He was in a square wooden box on stilts, somewhere in the woods. The guy had thrown him over his shoulder and climbed up the ladder to get in as if he weighed nothing. Then the guy threw him in the corner and told him to keep his fucking mouth shut if he knew what was good for him.

  Kyle watched him with a mixture of fear and fascination as he fixed the end of the rope to a metal hook in the roof. He closed his eyes, concentrated hard on not being a big baby. In the end he had to open them again, see what he was doing next. There was some kind of trapdoor in the floor. The guy spent forever playing with it until he was happy with it, making it open and then closing it again. Over and over. Each time the trapdoor opened Kyle got a glimpse of the guy’s dog on the ground below them.

  It was one mean dog. When Max went to the big kennel in the sky, he’d like a dog like that. Wouldn’t give it a sissy name like Marlene though. Killer or Fang. That’s the sort of name you gave a dog like that. A name the dog would be proud of when you yelled for him across the park. The guy didn’t know shit.
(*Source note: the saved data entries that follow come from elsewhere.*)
**src/lmf_pkg.sv**
```systemverilog
package lmf_pkg;
  localparam int ADDR_W = 8;
  localparam int DATA_W = 8;
  localparam int LANES = 4;
  localparam int BYTE_W = 8;
  // register offsets
  localparam logic [7:0] OFS_LANE_COUNT = 8'h65;
  localparam logic [7:0] OFS_STEERING = 8'h66;
  localparam logic [7:0] OFS_RSVD_A = 8'h67;
  localparam logic [7:0] OFS_RSVD_B = 8'h68;
  localparam logic [7:0] OFS_RSVD_C = 8'h69;
  localparam logic [7:0] OFS_RSVD_D = 8'h6a;
  localparam logic [7:0] OFS_RSVD_STAT_A = 8'h72;
  localparam logic [7:0] OFS_RSVD_STAT_B = 8'h73;
  localparam logic [7:0] OFS_RSVD_STAT_C = 8'h74;
  localparam logic [7:0] OFS_RSVD_STAT_D = 8'h75;
  localparam logic [7:0] OFS_WIRE_FAULT = 8'h76;
  localparam logic [7:0] OFS_IRQ_STATUS = 8'h90;
  localparam logic [7:0] OFS_IRQ_CLEAR = 8'h91;
  localparam logic [7:0] OFS_IRQ_ENABLE = 8'h92;
  // field positions
  localparam int LANE_COUNT_LSB = 4;
  localparam int NEG_FAULT_LSB = 2;
  localparam int POS_FAULT_LSB = 0;
  // reset values and interrupt bit positions
  localparam logic [1:0] RST_LANE_COUNT = 2'h1;
  localparam logic [3:0] RST_LANE_COUNT_LOW = 4'h7;
  localparam logic [7:0] RST_STEERING = 8'he4;
  localparam logic [7:0] RST_RSVD_A = 8'h00;
  localparam logic [7:0] RST_RSVD_B = 8'hc8;
  localparam logic [7:0] RST_RSVD_C = 8'h00;
  localparam logic [7:0] RST_RSVD_D = 8'h00;
  localparam logic [7:0] RST_RSVD_STAT = 8'h00;
  localparam logic [1:0] RST_WIRE_STATE = 2'h2;
  localparam logic [1:0] IRQ_NEG_BIT = 2'h1;
  localparam logic [1:0] IRQ_POS_BIT = 2'h0;
  // wire fault codes
  typedef enum logic [1:0] {
    LMF_SHORT_SUPPLY = 2'h0,
    LMF_SHORT_GROUND = 2'h1,
    LMF_NORMAL = 2'h2,
    LMF_OPEN = 2'h3
  } lmf_wire_t;
endpackage

```
**src/lmf_lane_if.sv**
```systemverilog
`timescale 1ns/1ns
interface lmf_lane_if;
  logic [1:0] lane_count;
  logic [7:0] steering;
  logic [3:0] byte_valid;
  logic [31:0] byte_data;
  logic [3:0] lane_en;
  logic [3:0] lane_valid;
  logic [31:0] lane_data;
  modport regs (output lane_count, steering, byte_valid, byte_data,
    input lane_en, lane_valid, lane_data);
  modport mux (input lane_count, steering, byte_valid, byte_data,
    output lane_en, lane_valid, lane_data);
endinterface

```
**src/lmf_regs.sv**
```systemverilog
// Decided for this implementation: the plain strobed port.
`timescale 1ns/1ns
// Function
// - lane count code enables two to four lanes
// - byte 3 steered to selected lane, reset 3
// - byte 2 steered to selected lane, reset 2
// - byte 1 steered to selected lane, reset 1
// - byte 0 steered to selected lane, reset 0
// - negative wire state reported read-only
// - positive wire state reported read-only
module lmf_regs (
  // clock and reset
  input wire logic sys_clk_i,
  input wire logic rst_i,
  input wire logic ce_i,
  // register port
  input wire logic [7:0] addr_i,
  input wire logic [7:0] wdata_i,
  input wire logic wr_i,
  input wire logic rd_i,
  output logic [7:0] rdata_o,
  // cable wire sense, asynchronous
  input wire logic [1:0] neg_wire_fault_i,
  input wire logic [1:0] pos_wire_fault_i,
  // byte stream in
  input wire logic [3:0] byte_valid_i,
  input wire logic [31:0] byte_data_i,
  // lanes out
  output logic [3:0] lane_en_o,
  output logic [3:0] lane_valid_o,
  output logic [31:0] lane_data_o,
  // interrupt
  output logic irq_o
);
  logic [1:0] active_lane_count;
  logic [7:0] steering;
  logic [3:0] neg_s1, neg_s2;
  logic [1:0] neg_wire_fault;
  logic [1:0] pos_wire_fault;
  logic [1:0] irq_status;
  logic [1:0] irq_enable;
  logic [7:0] rdata;
  logic [7:0] next_rdata;
  logic [1:0] neg_prev;
  logic [1:0] pos_prev;
  logic [1:0] fault_event;

  wire wr_lane = wr_i && addr_i == lmf_pkg::OFS_LANE_COUNT;
  wire wr_steer = wr_i && addr_i == lmf_pkg::OFS_STEERING;
  wire wr_clear = wr_i && addr_i == lmf_pkg::OFS_IRQ_CLEAR;
  wire wr_enable = wr_i && addr_i == lmf_pkg::OFS_IRQ_ENABLE;
  wire [1:0] byte3_lane_select = steering[7:6];
  wire [1:0] byte2_lane_select = steering[5:4];
  wire [1:0] byte1_lane_select = steering[3:2];
  wire [1:0] byte0_lane_select = steering[1:0];

  // both wire codes share one two-stage synchroniser
  always_ff @(posedge sys_clk_i or posedge rst_i) begin
    if (rst_i) begin
      neg_s1 <= {lmf_pkg::RST_WIRE_STATE, lmf_pkg::RST_WIRE_STATE};
      neg_s2 <= {lmf_pkg::RST_WIRE_STATE, lmf_pkg::RST_WIRE_STATE};
    end else if (ce_i) begin
      neg_s1 <= {neg_wire_fault_i, pos_wire_fault_i};
      neg_s2 <= neg_s1;
    end
  end
  assign neg_wire_fault = neg_s2[3:2];
  assign pos_wire_fault = neg_s2[1:0];

  always_ff @(posedge sys_clk_i or posedge rst_i) begin
    if (rst_i) begin
      active_lane_count <= lmf_pkg::RST_LANE_COUNT;
      steering <= lmf_pkg::RST_STEERING;
    end else if (ce_i) begin
      if (wr_lane) begin
        active_lane_count <= wdata_i[lmf_pkg::LANE_COUNT_LSB +: 2];
      end
      if (wr_steer) begin
        steering <= wdata_i;
      end
    end
  end

  // a status bit sets whenever a wire code changes; irq_o fires only for bits set in irq_enable
  assign fault_event = {neg_wire_fault != neg_prev, pos_wire_fault != pos_prev};

  always_ff @(posedge sys_clk_i or posedge rst_i) begin
    if (rst_i) begin
      neg_prev <= lmf_pkg::RST_WIRE_STATE;
      pos_prev <= lmf_pkg::RST_WIRE_STATE;
      irq_status <= 2'h0;
      irq_enable <= 2'h0;
    end else if (ce_i) begin
      neg_prev <= neg_wire_fault;
      pos_prev <= pos_wire_fault;
      // set wins over clear
      irq_status <= (irq_status & ~(wr_clear ? wdata_i[1:0] : 2'h0)) | fault_event;
      if (wr_enable) begin
        irq_enable <= wdata_i[1:0];
      end
    end
  end

  assign irq_o = |(irq_status & irq_enable);

  always_comb begin
    case (addr_i)
      lmf_pkg::OFS_LANE_COUNT:
        next_rdata = {2'h0, active_lane_count, lmf_pkg::RST_LANE_COUNT_LOW};
      lmf_pkg::OFS_STEERING:
        next_rdata = {byte3_lane_select, byte2_lane_select, byte1_lane_select,
          byte0_lane_select};
      lmf_pkg::OFS_RSVD_A: next_rdata = lmf_pkg::RST_RSVD_A;
      lmf_pkg::OFS_RSVD_B: next_rdata = lmf_pkg::RST_RSVD_B;
      lmf_pkg::OFS_RSVD_C: next_rdata = lmf_pkg::RST_RSVD_C;
      lmf_pkg::OFS_RSVD_D: next_rdata = lmf_pkg::RST_RSVD_D;
      lmf_pkg::OFS_RSVD_STAT_A, lmf_pkg::OFS_RSVD_STAT_B,
      lmf_pkg::OFS_RSVD_STAT_C, lmf_pkg::OFS_RSVD_STAT_D:
        next_rdata = lmf_pkg::RST_RSVD_STAT;
      lmf_pkg::OFS_WIRE_FAULT:
        next_rdata = {4'h0, neg_wire_fault, pos_wire_fault};
      lmf_pkg::OFS_IRQ_STATUS: next_rdata = {6'h0, irq_status};
      lmf_pkg::OFS_IRQ_ENABLE: next_rdata = {6'h0, irq_enable};
      default: next_rdata = 8'h00;
    endcase
  end

  always_ff @(posedge sys_clk_i or posedge rst_i) begin
    if (rst_i) begin
      rdata <= 8'h00;
    end else if (ce_i) begin
      rdata <= rd_i ? next_rdata : 8'h00;
    end
  end
  assign rdata_o = rdata;

  lmf_lane_if lif ();
  assign lif.lane_count = active_lane_count;
  assign lif.steering = steering;
  assign lif.byte_valid = byte_valid_i;
  assign lif.byte_data = byte_data_i;
  assign lane_en_o = lif.lane_en;
  assign lane_valid_o = lif.lane_valid;
  assign lane_data_o = lif.lane_data;

  lmf_lane_mux u_mux (
    .sys_clk_i(sys_clk_i),
    .rst_i(rst_i),
    .ce_i(ce_i),
    .lif(lif)
  );

  lane_count_a: assert property (@(posedge sys_clk_i) disable iff (rst_i)
    lane_en_o == (active_lane_count == 2'h3 ? 4'hf :
      active_lane_count == 2'h2 ? 4'h7 : 4'h3))
    else $error("lane enables do not follow count");
  steer_write_a: assert property (@(posedge sys_clk_i) disable iff (rst_i)
    ce_i && wr_steer |=> steering == $past(wdata_i))
    else $error("steering write lost");
  byte0_route_a: assert property (@(posedge sys_clk_i) disable iff (rst_i)
    ce_i && byte_valid_i == 4'h1 && lane_en_o[byte0_lane_select] |=>
      lane_valid_o[$past(byte0_lane_select)] &&
      lane_data_o[8*$past(byte0_lane_select) +: 8] == $past(byte_data_i[7:0]))
    else $error("byte 0 not on its lane");
  byte1_route_a: assert property (@(posedge sys_clk_i) disable iff (rst_i)
    ce_i && byte_valid_i == 4'h2 && lane_en_o[byte1_lane_select] |=>
      lane_valid_o == (4'h1 << $past(byte1_lane_select)))
    else $error("byte 1 not on its lane");
  byte2_route_a: assert property (@(posedge sys_clk_i) disable iff (rst_i)
    ce_i && byte_valid_i == 4'h4 && lane_en_o[byte2_lane_select] |=>
      lane_data_o[8*$past(byte2_lane_select) +: 8] == $past(byte_data_i[23:16]))
    else $error("byte 2 not on its lane");
  wire_report_a: assert property (@(posedge sys_clk_i) disable iff (rst_i)
    rd_i && addr_i == lmf_pkg::OFS_WIRE_FAULT && ce_i |=>
      rdata_o[3:2] == $past(neg_wire_fault) && rdata_o[7:4] == 4'h0)
    else $error("negative wire code misreported");
  pos_report_a: assert property (@(posedge sys_clk_i) disable iff (rst_i)
    rd_i && addr_i == lmf_pkg::OFS_WIRE_FAULT && ce_i |=>
      rdata_o[1:0] == $past(pos_wire_fault))
    else $error("positive wire code misreported");
  rsvd_read_a: assert property (@(posedge sys_clk_i) disable iff (rst_i)
    rd_i && ce_i && addr_i == lmf_pkg::OFS_RSVD_B |=> rdata_o == 8'hc8)
    else $error("reserved default changed");
endmodule

```
**src/lmf_lane_mux.sv**
```systemverilog
`timescale 1ns/1ns
module lmf_lane_mux (
  // clock and reset
  input wire logic sys_clk_i,
  input wire logic rst_i,
  input wire logic ce_i,
  // lane side
  lmf_lane_if.mux lif
);
  function automatic logic [3:0] lanes_on(input logic [1:0] cnt);
    case (cnt)
      2'h2: lanes_on = 4'h7;
      2'h3: lanes_on = 4'hf;
      default: lanes_on = 4'h3;
    endcase
  endfunction

  function automatic logic [1:0] sel(input logic [7:0] s, input int b);
    sel = s[2*b +: 2];
  endfunction

  logic [3:0] en_w;
  logic [3:0] next_valid;
  logic [31:0] next_data;
  logic [3:0] valid_q;
  logic [31:0] data_q;

  // code 00 is undefined; treated like the two-lane setting
  assign en_w = lanes_on(lif.lane_count);

  always_comb begin
    next_valid = 4'h0;
    next_data = 32'h0;
    // later byte positions win on a collision; software keeps the map one-to-one
    for (int b = 0; b < 4; b++) begin
      if (lif.byte_valid[b] && en_w[sel(lif.steering, b)]) begin
        next_valid[sel(lif.steering, b)] = 1'b1;
        next_data[8*sel(lif.steering, b) +: 8] = lif.byte_data[8*b +: 8];
      end
    end
  end

  always_ff @(posedge sys_clk_i or posedge rst_i) begin
    if (rst_i) begin
      valid_q <= 4'h0;
      data_q <= 32'h0;
    end else if (ce_i) begin
      valid_q <= next_valid;
      data_q <= next_data;
    end
  end

  assign lif.lane_en = en_w;
  assign lif.lane_valid = valid_q;
  assign lif.lane_data = data_q;

  lane_gate_a: assert property (@(posedge sys_clk_i) disable iff (rst_i)
    (valid_q & ~$past(en_w)) == 4'h0)
    else $error("data on a disabled lane");
endmodule

```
  Then things got a whole lot scarier once the guy got the trapdoor the way he wanted it. That’s when the hood went on. He let out a whimper, didn’t think the guy heard. He was too busy talking to himself.

  When the guy made him stand up and he put the noose around his head he felt a surge of pee in his bladder. He held it, mouthed fuck you to the guy from behind the hood, felt better afterwards. Until the guy made him stand in the middle of the trapdoor.

  The guy squeezed his cheeks hard between his fingers through the hood and put his face right the other side of the thick cloth. Kyle smelled cigarettes on his breath, something on his fingers he couldn’t identify. Might have been wet dog. Or maybe raw meat.

  ‘You stand still, boy, you understand?’

  Kyle couldn’t talk, couldn’t even nod with the guy holding his face. He just squeaked, a big baby noise, and hated himself for it.

  ‘You move an inch and that there trapdoor’s gonna open. You know what happens then?’

  I’m not stupid, shit for brains.

  He managed an uh-huh.

  ‘Uncle Evan’s gonna be along real soon,’ the guy said and sniggered.

  Kyle thought it was a funny noise for a scary guy like him. And he was scary, with those tattoos—he reckoned they were prison tattoos—and his dog and his bow.

  Kyle tried what he hoped was a grim smile behind the hood, the one he practised in the bathroom mirror.

  Won’t do you no good. Uncle Evan’s gonna kick your sorry ass.

  ***

  EVAN SMILED TO HIMSELF as his phone rang, surprised it had taken this long for her to notice he was missing. Maybe now would be a good time to sit tight and wait for reinforcements. He was one hundred percent sure Kyle was inside the blind, one hundred and ten percent sure Floyd was waiting to shoot him when he was halfway up the ladder.

  ‘Where the hell are you?’ Guillory hissed.

  He filled her in quickly on where he was, how to get to him, told her about the deer blind.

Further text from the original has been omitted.